** WHAT THE TASK REQUIRES **
In the entries below, find the line containing "grt_use_met2_pct = 26.7" and the line containing "numPortBuffers = 24". Copy those two lines and everything between them exactly, and only that.

** THE RECORDS **
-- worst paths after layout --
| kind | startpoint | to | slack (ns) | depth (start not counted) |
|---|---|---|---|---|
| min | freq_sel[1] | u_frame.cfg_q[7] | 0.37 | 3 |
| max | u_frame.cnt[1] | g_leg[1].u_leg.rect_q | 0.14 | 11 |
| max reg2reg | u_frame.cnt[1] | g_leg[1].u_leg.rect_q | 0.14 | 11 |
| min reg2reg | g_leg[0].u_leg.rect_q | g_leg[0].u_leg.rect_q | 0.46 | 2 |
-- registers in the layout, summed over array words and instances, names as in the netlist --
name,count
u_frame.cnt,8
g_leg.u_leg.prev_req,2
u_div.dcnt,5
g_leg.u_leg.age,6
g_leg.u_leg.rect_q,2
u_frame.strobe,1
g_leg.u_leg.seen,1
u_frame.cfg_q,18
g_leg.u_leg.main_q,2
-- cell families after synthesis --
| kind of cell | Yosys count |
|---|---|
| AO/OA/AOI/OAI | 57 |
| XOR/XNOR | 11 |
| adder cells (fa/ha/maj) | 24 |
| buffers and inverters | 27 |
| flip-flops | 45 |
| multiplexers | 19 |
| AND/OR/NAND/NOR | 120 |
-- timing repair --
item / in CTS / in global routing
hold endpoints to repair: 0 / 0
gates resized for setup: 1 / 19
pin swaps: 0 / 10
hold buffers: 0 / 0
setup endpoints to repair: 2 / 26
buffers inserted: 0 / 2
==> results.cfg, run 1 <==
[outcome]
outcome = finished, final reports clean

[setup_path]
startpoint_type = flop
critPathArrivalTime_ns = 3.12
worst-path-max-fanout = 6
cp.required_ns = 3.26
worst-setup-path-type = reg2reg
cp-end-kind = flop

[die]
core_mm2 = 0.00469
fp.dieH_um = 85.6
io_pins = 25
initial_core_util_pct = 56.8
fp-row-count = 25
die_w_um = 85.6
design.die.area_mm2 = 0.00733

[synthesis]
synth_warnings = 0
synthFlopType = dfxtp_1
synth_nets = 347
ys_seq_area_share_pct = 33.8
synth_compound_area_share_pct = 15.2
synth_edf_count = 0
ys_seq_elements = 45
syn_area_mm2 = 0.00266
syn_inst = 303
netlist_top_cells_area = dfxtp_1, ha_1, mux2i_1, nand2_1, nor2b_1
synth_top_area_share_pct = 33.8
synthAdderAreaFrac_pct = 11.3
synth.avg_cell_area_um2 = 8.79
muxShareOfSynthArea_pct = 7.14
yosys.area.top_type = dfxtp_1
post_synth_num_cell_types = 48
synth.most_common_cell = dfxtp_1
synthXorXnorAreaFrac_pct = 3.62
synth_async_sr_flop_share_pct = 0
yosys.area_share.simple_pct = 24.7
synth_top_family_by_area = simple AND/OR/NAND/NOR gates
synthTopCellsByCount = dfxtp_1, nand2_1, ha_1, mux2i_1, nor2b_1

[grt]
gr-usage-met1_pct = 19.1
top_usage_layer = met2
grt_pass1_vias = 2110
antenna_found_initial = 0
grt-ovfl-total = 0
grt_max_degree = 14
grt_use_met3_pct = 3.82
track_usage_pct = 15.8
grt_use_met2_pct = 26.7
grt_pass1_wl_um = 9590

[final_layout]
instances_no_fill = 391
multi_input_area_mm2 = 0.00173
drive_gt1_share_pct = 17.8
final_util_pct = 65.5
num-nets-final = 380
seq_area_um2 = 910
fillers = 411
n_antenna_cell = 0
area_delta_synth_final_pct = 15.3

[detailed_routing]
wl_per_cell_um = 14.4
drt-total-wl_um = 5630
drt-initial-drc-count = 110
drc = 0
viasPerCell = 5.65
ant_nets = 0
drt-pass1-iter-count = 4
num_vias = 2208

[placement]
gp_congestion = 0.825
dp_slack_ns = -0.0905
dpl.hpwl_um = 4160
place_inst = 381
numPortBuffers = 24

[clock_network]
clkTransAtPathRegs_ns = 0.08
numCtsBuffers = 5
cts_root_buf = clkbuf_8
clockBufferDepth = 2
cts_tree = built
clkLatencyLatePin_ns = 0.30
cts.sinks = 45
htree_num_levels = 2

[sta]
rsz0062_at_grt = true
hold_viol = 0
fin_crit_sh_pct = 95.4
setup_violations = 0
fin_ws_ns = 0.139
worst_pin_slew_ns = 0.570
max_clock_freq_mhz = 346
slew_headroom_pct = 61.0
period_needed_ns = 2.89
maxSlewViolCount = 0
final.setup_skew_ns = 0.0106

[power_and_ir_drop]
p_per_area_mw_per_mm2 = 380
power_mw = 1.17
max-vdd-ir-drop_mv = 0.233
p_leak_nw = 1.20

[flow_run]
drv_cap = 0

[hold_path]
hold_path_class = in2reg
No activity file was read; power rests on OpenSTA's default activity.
[config.mk]
export PLATFORM = sky130hd
export DESIGN_NAME = midpoint_balancer
export DESIGN_NICKNAME = d
export VERILOG_FILES = /design/src/rtl/midpoint_balancer.sv
export SDC_FILE = /design/constraint.sdc
export NUM_CORES = 2
export LEC_CHECK = 0
export BUFFER_PORTS_ARGS = -buffer_cell sky130_fd_sc_hd__clkbuf_2
export CELL_PAD_IN_SITES_DETAIL_PLACEMENT = 0
export CELL_PAD_IN_SITES_GLOBAL_PLACEMENT = 1
export CORE_AREA = 3 3 365 367
export CTS_BUF_LIST = sky130_fd_sc_hd__clkbuf_8 sky130_fd_sc_hd__clkbuf_16
export CTS_CLUSTER_SIZE = 25
export DETAILED_ROUTE_END_ITERATION = 12
export DIE_AREA = 0 0 368 370
export GPL_ROUTABILITY_DRIVEN = 0
export PLACE_DENSITY = 0.6
export SETUP_SLACK_MARGIN = 0.5
export SLEW_MARGIN = 40
export SYNTH_ARGS = -nofsm -noshare
export SYNTH_HDL_FRONTEND = slang
export SYNTH_SLANG_ARGS = --single-unit
[constraint.sdc]
create_clock -name clk -period 64.4 [get_ports clk]
set_input_delay 19.32 -clock clk [delete_from_list [all_inputs] [get_ports clk]]
set_output_delay 19.32 -clock clk [all_outputs]
set_load 0.005 [all_outputs]
$ cat src/rtl/bound_xfer_unit.sv
module bound_xfer_unit
    import bxu_pkg::*;
#(
    parameter int NREG  = 4,
    parameter int IDX_W = 4,
    parameter int AW    = 32
) (
    input  logic             clk,
    input  logic             rst_n,
    input  logic             req_valid,
    output logic             req_ready,
    input  logic [7:0]       req_opcode,
    input  logic [IDX_W-1:0] req_dst,
    input  logic [IDX_W-1:0] req_src,
    input  logic             req_mem,
    input  logic             req_wide,
    input  logic             req_lock,
    input  logic [AW-1:0]    req_addr,
    output logic             mem_req_valid,
    output logic             mem_req_write,
    output logic [AW-1:0]    mem_req_addr,
    output logic [63:0]      mem_req_wdata,
    output logic [7:0]       mem_req_be,
    input  logic             mem_rsp_valid,
    input  logic             mem_rsp_err,
    input  logic [63:0]      mem_rsp_rdata,
    output logic             cpl_valid,
    output logic [1:0]       cpl_status
);

    localparam logic [IDX_W:0] NREG_W = (IDX_W+1)'(NREG);

    logic             dec_fault;
    op_kind_e         dec_kind;
    lim_pair_t        src_pair;
    logic             rf_we;
    logic [IDX_W-1:0] rf_waddr;
    lim_pair_t        rf_wdata;
    cpl_e             seq_status;

    bxu_decode #(.NREG(NREG), .IDX_W(IDX_W)) u_dec (
        .opcode (req_opcode),
        .dst    (req_dst),
        .src    (req_src),
        .mem    (req_mem),
        .lock   (req_lock),
        .fault  (dec_fault),
        .kind   (dec_kind)
    );

    bxu_regfile #(.NREG(NREG), .IDX_W(IDX_W)) u_rf (
        .clk    (clk),
        .rst_n  (rst_n),
        .we     (rf_we),
        .waddr  (rf_waddr),
        .wdata  (rf_wdata),
        .raddr  (req_src),
        .rdata  (src_pair)
    );

    bxu_seq #(.IDX_W(IDX_W), .AW(AW)) u_seq (
        .clk           (clk),
        .rst_n         (rst_n),
        .req_valid     (req_valid),
        .req_ready     (req_ready),
        .dec_fault     (dec_fault),
        .dec_kind      (dec_kind),
        .req_wide      (req_wide),
        .req_dst       (req_dst),
        .req_addr      (req_addr),
        .src_pair      (src_pair),
        .rf_we         (rf_we),
        .rf_waddr      (rf_waddr),
        .rf_wdata      (rf_wdata),
        .mem_req_valid (mem_req_valid),
        .mem_req_write (mem_req_write),
        .mem_req_addr  (mem_req_addr),
        .mem_req_wdata (mem_req_wdata),
        .mem_req_be    (mem_req_be),
        .mem_rsp_valid (mem_rsp_valid),
        .mem_rsp_err   (mem_rsp_err),
        .mem_rsp_rdata (mem_rsp_rdata),
        .cpl_valid     (cpl_valid),
        .cpl_status    (seq_status)
    );

    assign cpl_status = seq_status;

    // unknown opcode is reported as invalid in the next cycle
    a_r7_bad_opcode: assert property (@(posedge clk) disable iff (!rst_n)
        (req_valid && req_ready && req_opcode != 8'h1A && req_opcode != 8'h1B)
        |=> (cpl_valid && cpl_status == 2'b01));

    // lock on a load-direction request always faults
    a_r9_lock_reg_dst: assert property (@(posedge clk) disable iff (!rst_n)
        (req_valid && req_ready && req_opcode == 8'h1A && req_lock)
        |=> (cpl_valid && cpl_status == 2'b01));

    // legal register move completes with done status in the next cycle
    a_r2_move_done: assert property (@(posedge clk) disable iff (!rst_n)
        (req_valid && req_ready && !req_mem && !req_lock &&
         (req_opcode == 8'h1A || req_opcode == 8'h1B) &&
         ({1'b0, req_dst} < NREG_W) && ({1'b0, req_src} < NREG_W))
        |=> (cpl_valid && cpl_status == 2'b00));

    // a faulted request never reaches memory
    a_r7_fault_no_mem: assert property (@(posedge clk) disable iff (!rst_n)
        (cpl_valid && cpl_status == 2'b01) |-> !mem_req_valid);

endmodule

$ cat config.mk
export PLATFORM = sky130hd
export DESIGN_NAME = bound_xfer_unit
export DESIGN_NICKNAME = d
export VERILOG_FILES = /design/src/rtl/bxu_pkg.sv /design/src/rtl/bxu_decode.sv /design/src/rtl/bxu_regfile.sv /design/src/rtl/bxu_seq.sv /design/src/rtl/bound_xfer_unit.sv
export SDC_FILE = /design/constraint.sdc
export NUM_CORES = 2
export LEC_CHECK = 0
export BUFFER_PORTS_ARGS = -buffer_cell sky130_fd_sc_hd__buf_2
export CORE_MARGIN = 2
export CORE_UTILIZATION = 43
export DETAILED_ROUTE_END_ITERATION = 7
export SYNTH_ARGS = -nofsm -noshare
export SYNTH_HDL_FRONTEND = slang
export SYNTH_SLANG_ARGS = --single-unit
$ cat constraint.sdc
create_clock -name clk -period 9.1 [get_ports clk]
set_input_delay 0.91 -clock clk [delete_from_list [all_inputs] [get_ports clk]]
set_output_delay 0.91 -clock clk [all_outputs]
set_load 0.005 [all_outputs]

** SOLVED PROBLEM **
grt_use_met2_pct = 26.7
grt_pass1_wl_um = 9590

[final_layout]
instances_no_fill = 391
multi_input_area_mm2 = 0.00173
drive_gt1_share_pct = 17.8
final_util_pct = 65.5
num-nets-final = 380
seq_area_um2 = 910
fillers = 411
n_antenna_cell = 0
area_delta_synth_final_pct = 15.3

[detailed_routing]
wl_per_cell_um = 14.4
drt-total-wl_um = 5630
drt-initial-drc-count = 110
drc = 0
viasPerCell = 5.65
ant_nets = 0
drt-pass1-iter-count = 4
num_vias = 2208

[placement]
gp_congestion = 0.825
dp_slack_ns = -0.0905
dpl.hpwl_um = 4160
place_inst = 381
numPortBuffers = 24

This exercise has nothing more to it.